• [Data provided]

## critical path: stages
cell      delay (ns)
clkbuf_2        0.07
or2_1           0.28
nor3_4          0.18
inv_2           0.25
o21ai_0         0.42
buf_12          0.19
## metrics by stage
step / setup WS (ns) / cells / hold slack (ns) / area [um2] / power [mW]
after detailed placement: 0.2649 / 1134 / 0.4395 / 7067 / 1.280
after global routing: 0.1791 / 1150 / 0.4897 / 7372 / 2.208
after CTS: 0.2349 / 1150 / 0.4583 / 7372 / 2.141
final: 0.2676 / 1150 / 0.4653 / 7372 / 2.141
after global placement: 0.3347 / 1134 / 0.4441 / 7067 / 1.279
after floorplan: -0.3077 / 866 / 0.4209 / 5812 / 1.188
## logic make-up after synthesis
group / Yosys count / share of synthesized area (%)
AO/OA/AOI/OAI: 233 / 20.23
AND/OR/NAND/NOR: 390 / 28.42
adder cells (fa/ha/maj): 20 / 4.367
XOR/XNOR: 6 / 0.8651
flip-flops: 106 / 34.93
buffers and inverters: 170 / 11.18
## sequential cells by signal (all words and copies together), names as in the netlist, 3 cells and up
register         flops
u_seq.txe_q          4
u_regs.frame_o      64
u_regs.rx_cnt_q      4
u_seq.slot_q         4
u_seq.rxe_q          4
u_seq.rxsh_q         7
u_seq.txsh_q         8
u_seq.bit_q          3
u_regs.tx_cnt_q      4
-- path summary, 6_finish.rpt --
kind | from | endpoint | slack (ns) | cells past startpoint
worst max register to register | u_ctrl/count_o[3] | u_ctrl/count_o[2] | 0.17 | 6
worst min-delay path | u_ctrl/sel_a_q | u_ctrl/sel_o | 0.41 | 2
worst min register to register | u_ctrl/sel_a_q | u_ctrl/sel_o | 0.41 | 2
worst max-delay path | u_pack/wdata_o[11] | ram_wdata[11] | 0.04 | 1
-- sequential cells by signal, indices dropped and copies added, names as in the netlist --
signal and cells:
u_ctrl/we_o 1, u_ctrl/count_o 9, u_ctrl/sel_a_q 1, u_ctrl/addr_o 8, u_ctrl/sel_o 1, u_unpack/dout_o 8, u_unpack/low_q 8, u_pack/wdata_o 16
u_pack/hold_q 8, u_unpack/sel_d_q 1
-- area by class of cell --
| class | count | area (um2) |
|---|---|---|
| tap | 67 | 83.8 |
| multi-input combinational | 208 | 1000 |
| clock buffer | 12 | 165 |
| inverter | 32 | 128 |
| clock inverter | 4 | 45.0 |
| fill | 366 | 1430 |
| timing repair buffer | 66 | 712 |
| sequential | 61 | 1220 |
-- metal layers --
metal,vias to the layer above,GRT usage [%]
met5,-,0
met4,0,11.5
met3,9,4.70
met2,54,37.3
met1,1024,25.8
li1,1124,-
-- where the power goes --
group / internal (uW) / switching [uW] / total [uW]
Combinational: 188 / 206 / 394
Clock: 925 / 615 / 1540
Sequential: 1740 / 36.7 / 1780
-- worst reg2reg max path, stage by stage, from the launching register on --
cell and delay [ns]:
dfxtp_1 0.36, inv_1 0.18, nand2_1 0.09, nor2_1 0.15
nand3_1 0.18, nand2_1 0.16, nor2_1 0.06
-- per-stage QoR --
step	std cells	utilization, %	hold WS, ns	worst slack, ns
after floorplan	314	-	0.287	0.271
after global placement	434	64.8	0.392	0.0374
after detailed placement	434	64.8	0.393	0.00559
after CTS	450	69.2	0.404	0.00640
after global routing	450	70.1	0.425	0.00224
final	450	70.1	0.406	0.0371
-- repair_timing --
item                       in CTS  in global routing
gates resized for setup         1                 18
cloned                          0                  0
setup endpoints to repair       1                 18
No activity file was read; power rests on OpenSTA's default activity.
`src/rtl/audio_port_pkg.sv`:
```
package audio_port_pkg;

  // Strobes from the control module to the datapath, valid for one cycle.
  typedef struct packed {
    logic dirReset;     // direction changed: clear shifters and strobe
    logic txLoadLeft;   // start of left slot: load left, capture right
    logic txLoadRight;  // start of right slot: load held right sample
    logic txShift;      // start of any other bit: advance shifter
    logic rxShiftEn;    // received bit lies inside the sample word
    logic rxStoreLeft;  // last bit of a left word
    logic rxStorePair;  // last bit of a right word with a left word held
  } portStrobes_t;

endpackage

```
`src/rtl/audio_port_sync.sv`:
```
module audio_port_sync #(
  parameter int WIDTH  = 3,
  parameter int STAGES = 2
) (
  input  logic             clk,
  input  logic             rstN,
  input  logic [WIDTH-1:0] asyncIn,
  output logic [WIDTH-1:0] syncOut
);

  logic [WIDTH-1:0] stageQ [STAGES];

  always_ff @(posedge clk or negedge rstN) begin
    if (!rstN) begin
      for (int i = 0; i < STAGES; i++) stageQ[i] <= '0;
    end else begin
      stageQ[0] <= asyncIn;
      for (int i = 1; i < STAGES; i++) stageQ[i] <= stageQ[i-1];
    end
  end

  assign syncOut = stageQ[STAGES-1];

endmodule

```
`src/rtl/audio_port_ctrl.sv`:
```
module audio_port_ctrl
  import audio_port_pkg::*;
#(
  parameter int MCLK_DIV_LOG2  = 1,
  parameter int BCLK_DIV_LOG2  = 3,
  parameter int SLOT_BITS_LOG2 = 5,
  parameter int SAMPLE_W       = 24
) (
  input  logic         clk,
  input  logic         rstN,
  input  logic         dirOut,
  input  logic         altAlign,
  input  logic         bclkS,
  input  logic         wclkS,
  output logic         dirActive,
  output logic         mclkQ,
  output logic         bclkQ,
  output logic         wclkQ,
  output portStrobes_t strobes
);

  localparam int BIT_LOG2 = MCLK_DIV_LOG2 + BCLK_DIV_LOG2;
  localparam int CNT_W    = BIT_LOG2 + SLOT_BITS_LOG2 + 1;
  localparam int POS_W    = SLOT_BITS_LOG2 + 1;
  localparam logic [POS_W-1:0] POS_MAX = '1;

  logic                      dirQ;
  logic [CNT_W-1:0]          cnt;
  logic                      dirChange;
  logic                      txRun;
  logic                      rxRun;
  logic                      bitStart;
  logic [SLOT_BITS_LOG2-1:0] slotPos;

  assign dirChange = (dirOut != dirQ);
  assign txRun     = dirQ && !dirChange;
  assign rxRun     = !dirQ && !dirChange;
  assign bitStart  = (cnt[BIT_LOG2-1:0] == '0);
  assign slotPos   = cnt[CNT_W-2:BIT_LOG2];
  assign dirActive = dirQ;

  // Transmit timing: one free-running counter covers a whole frame.
  always_ff @(posedge clk or negedge rstN) begin
    if (!rstN) begin
      dirQ  <= 1'b0;
      cnt   <= '0;
      mclkQ <= 1'b0;
      bclkQ <= 1'b0;
      wclkQ <= 1'b0;
    end else if (dirChange) begin
      dirQ  <= dirOut;
      cnt   <= '0;
      mclkQ <= 1'b0;
      bclkQ <= 1'b0;
      wclkQ <= 1'b0;
    end else if (dirQ) begin
      cnt   <= cnt + CNT_W'(1);
      mclkQ <= cnt[MCLK_DIV_LOG2-1];
      bclkQ <= cnt[BIT_LOG2-1];
      wclkQ <= cnt[CNT_W-1];
    end else begin
      cnt   <= '0;
      mclkQ <= 1'b0;
      bclkQ <= 1'b0;
      wclkQ <= 1'b0;
    end
  end

  // Receive framing.
  logic             bclkPrevQ;
  logic             wclkPrevQ;
  logic [POS_W-1:0] posQ;
  logic             leftSeenQ;
  logic             bclkRise;
  logic             newSlot;
  logic [POS_W-1:0] posNext;
  logic [POS_W-1:0] firstPos;
  logic [POS_W-1:0] lastPos;
  logic             inData;
  logic             lastBit;

  always_comb begin
    bclkRise = bclkS && !bclkPrevQ;
    newSlot  = (wclkS != wclkPrevQ);
    if (newSlot)              posNext = '0;
    else if (posQ == POS_MAX) posNext = posQ;
    else                      posNext = posQ + POS_W'(1);
    firstPos = altAlign ? '0 : POS_W'(1);
    lastPos  = firstPos + POS_W'(SAMPLE_W - 1);
    inData   = (posNext >= firstPos) && (posNext <= lastPos);
    lastBit  = (posNext == lastPos);
  end

  always_ff @(posedge clk or negedge rstN) begin
    if (!rstN) begin
      bclkPrevQ <= 1'b0;
      wclkPrevQ <= 1'b1;
      posQ      <= '0;
      leftSeenQ <= 1'b0;
    end else begin
      bclkPrevQ <= bclkS;
      if (!rxRun) begin
        wclkPrevQ <= 1'b1;
        posQ      <= '0;
        leftSeenQ <= 1'b0;
      end else if (bclkRise) begin
        wclkPrevQ <= wclkS;
        posQ      <= posNext;
        if (lastBit && !wclkS)      leftSeenQ <= 1'b1;
        else if (lastBit && wclkS)  leftSeenQ <= 1'b0;
      end
    end
  end

  always_comb begin
    strobes             = '0;
    strobes.dirReset    = dirChange;
    strobes.txLoadLeft  = txRun && bitStart && (slotPos == '0) && !cnt[CNT_W-1];
    strobes.txLoadRight = txRun && bitStart && (slotPos == '0) && cnt[CNT_W-1];
    strobes.txShift     = txRun && bitStart && (slotPos != '0);
    strobes.rxShiftEn   = rxRun && bclkRise && inData;
    strobes.rxStoreLeft = rxRun && bclkRise && lastBit && !wclkS;
    strobes.rxStorePair = rxRun && bclkRise && lastBit && wclkS && leftSeenQ;
  end

endmodule

```
`src/rtl/audio_port_dp.sv`:
```
module audio_port_dp
  import audio_port_pkg::*;
#(
  parameter int SAMPLE_W  = 24,
  parameter int SLOT_BITS = 32
) (
  input  logic                clk,
  input  logic                rstN,
  input  logic                altAlign,
  input  logic                dirActive,
  input  portStrobes_t        strobes,
  input  logic [SAMPLE_W-1:0] txLeft,
  input  logic [SAMPLE_W-1:0] txRight,
  input  logic                sdS,
  output logic                sdOut,
  output logic [SAMPLE_W-1:0] rxLeft,
  output logic [SAMPLE_W-1:0] rxRight,
  output logic                rxValid
);

  localparam int PAD_W = SLOT_BITS - SAMPLE_W;

  function automatic logic [SLOT_BITS-1:0] alignSample(
    input logic [SAMPLE_W-1:0] s,
    input logic                alt
  );
    logic [SLOT_BITS-1:0] w;
    w = {s, {PAD_W{1'b0}}};
    return alt ? w : (w >> 1);
  endfunction

  logic [SLOT_BITS-1:0] txShifter;
  logic [SAMPLE_W-1:0]  holdRight;

  always_ff @(posedge clk or negedge rstN) begin
    if (!rstN) begin
      txShifter <= '0;
      holdRight <= '0;
    end else if (strobes.dirReset) begin
      txShifter <= '0;
    end else if (strobes.txLoadLeft) begin
      txShifter <= alignSample(txLeft, altAlign);
      holdRight <= txRight;
    end else if (strobes.txLoadRight) begin
      txShifter <= alignSample(holdRight, altAlign);
    end else if (strobes.txShift) begin
      txShifter <= {txShifter[SLOT_BITS-2:0], 1'b0};
    end
  end

  assign sdOut = dirActive && txShifter[SLOT_BITS-1];

  logic [SAMPLE_W-1:0] rxShift;
  logic [SAMPLE_W-1:0] rxShiftNext;
  logic [SAMPLE_W-1:0] leftHeld;

  assign rxShiftNext = {rxShift[SAMPLE_W-2:0], sdS};

  always_ff @(posedge clk or negedge rstN) begin
    if (!rstN) begin
      rxShift  <= '0;
      leftHeld <= '0;
      rxLeft   <= '0;
      rxRight  <= '0;
      rxValid  <= 1'b0;
    end else if (strobes.dirReset) begin
      rxShift  <= '0;
      rxValid  <= 1'b0;
    end else begin
      rxValid <= strobes.rxStorePair;
      if (strobes.rxShiftEn)   rxShift  <= rxShiftNext;
      if (strobes.rxStoreLeft) leftHeld <= rxShiftNext;
      if (strobes.rxStorePair) begin
        rxLeft  <= leftHeld;
        rxRight <= rxShiftNext;
      end
    end
  end

endmodule

```
`src/rtl/audio_serial_port.sv`:
```
module audio_serial_port
  import audio_port_pkg::*;
#(
  parameter int MCLK_DIV_LOG2  = 1,
  parameter int BCLK_DIV_LOG2  = 3,
  parameter int SLOT_BITS_LOG2 = 5,
  parameter int SAMPLE_W       = 24,
  parameter int SYNC_STAGES    = 2
) (
  input  logic                clk,
  input  logic                rstN,
  input  logic                dirOut,
  input  logic                altAlign,
  input  logic [SAMPLE_W-1:0] txLeft,
  input  logic [SAMPLE_W-1:0] txRight,
  output logic                mclkOut,
  output logic                bclkOut,
  output logic                wclkOut,
  output logic                sdOut,
  output logic                clkDriveEn,
  output logic                dataDriveEn,
  input  logic                bclkIn,
  input  logic                wclkIn,
  input  logic                sdIn,
  output logic [SAMPLE_W-1:0] rxLeft,
  output logic [SAMPLE_W-1:0] rxRight,
  output logic                rxValid
);

  localparam int SLOT_BITS = 1 << SLOT_BITS_LOG2;

  logic         bclkS;
  logic         wclkS;
  logic         sdS;
  logic         dirActive;
  portStrobes_t strobes;

  audio_port_sync #(
    .WIDTH (3),
    .STAGES(SYNC_STAGES)
  ) u_sync (
    .clk    (clk),
    .rstN   (rstN),
    .asyncIn({bclkIn, wclkIn, sdIn}),
    .syncOut({bclkS, wclkS, sdS})
  );

  audio_port_ctrl #(
    .MCLK_DIV_LOG2 (MCLK_DIV_LOG2),
    .BCLK_DIV_LOG2 (BCLK_DIV_LOG2),
    .SLOT_BITS_LOG2(SLOT_BITS_LOG2),
    .SAMPLE_W      (SAMPLE_W)
  ) u_ctrl (
    .clk      (clk),
    .rstN     (rstN),
    .dirOut   (dirOut),
    .altAlign (altAlign),
    .bclkS    (bclkS),
    .wclkS    (wclkS),
    .dirActive(dirActive),
    .mclkQ    (mclkOut),
    .bclkQ    (bclkOut),
    .wclkQ    (wclkOut),
    .strobes  (strobes)
  );

  audio_port_dp #(
    .SAMPLE_W (SAMPLE_W),
    .SLOT_BITS(SLOT_BITS)
  ) u_dp (
    .clk      (clk),
    .rstN     (rstN),
    .altAlign (altAlign),
    .dirActive(dirActive),
    .strobes  (strobes),
    .txLeft   (txLeft),
    .txRight  (txRight),
    .sdS      (sdS),
    .sdOut    (sdOut),
    .rxLeft   (rxLeft),
    .rxRight  (rxRight),
    .rxValid  (rxValid)
  );

  assign clkDriveEn  = dirActive;
  assign dataDriveEn = dirActive;

endmodule

```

• [Try it] A copy of each line above that holds the word "worst" is the expected answer.

• [Result of the exercise]
worst max register to register | u_ctrl/count_o[3] | u_ctrl/count_o[2] | 0.17 | 6
worst min-delay path | u_ctrl/sel_a_q | u_ctrl/sel_o | 0.41 | 2
worst min register to register | u_ctrl/sel_a_q | u_ctrl/sel_o | 0.41 | 2
worst max-delay path | u_pack/wdata_o[11] | ram_wdata[11] | 0.04 | 1
-- worst reg2reg max path, stage by stage, from the launching register on --
step	std cells	utilization, %	hold WS, ns	worst slack, ns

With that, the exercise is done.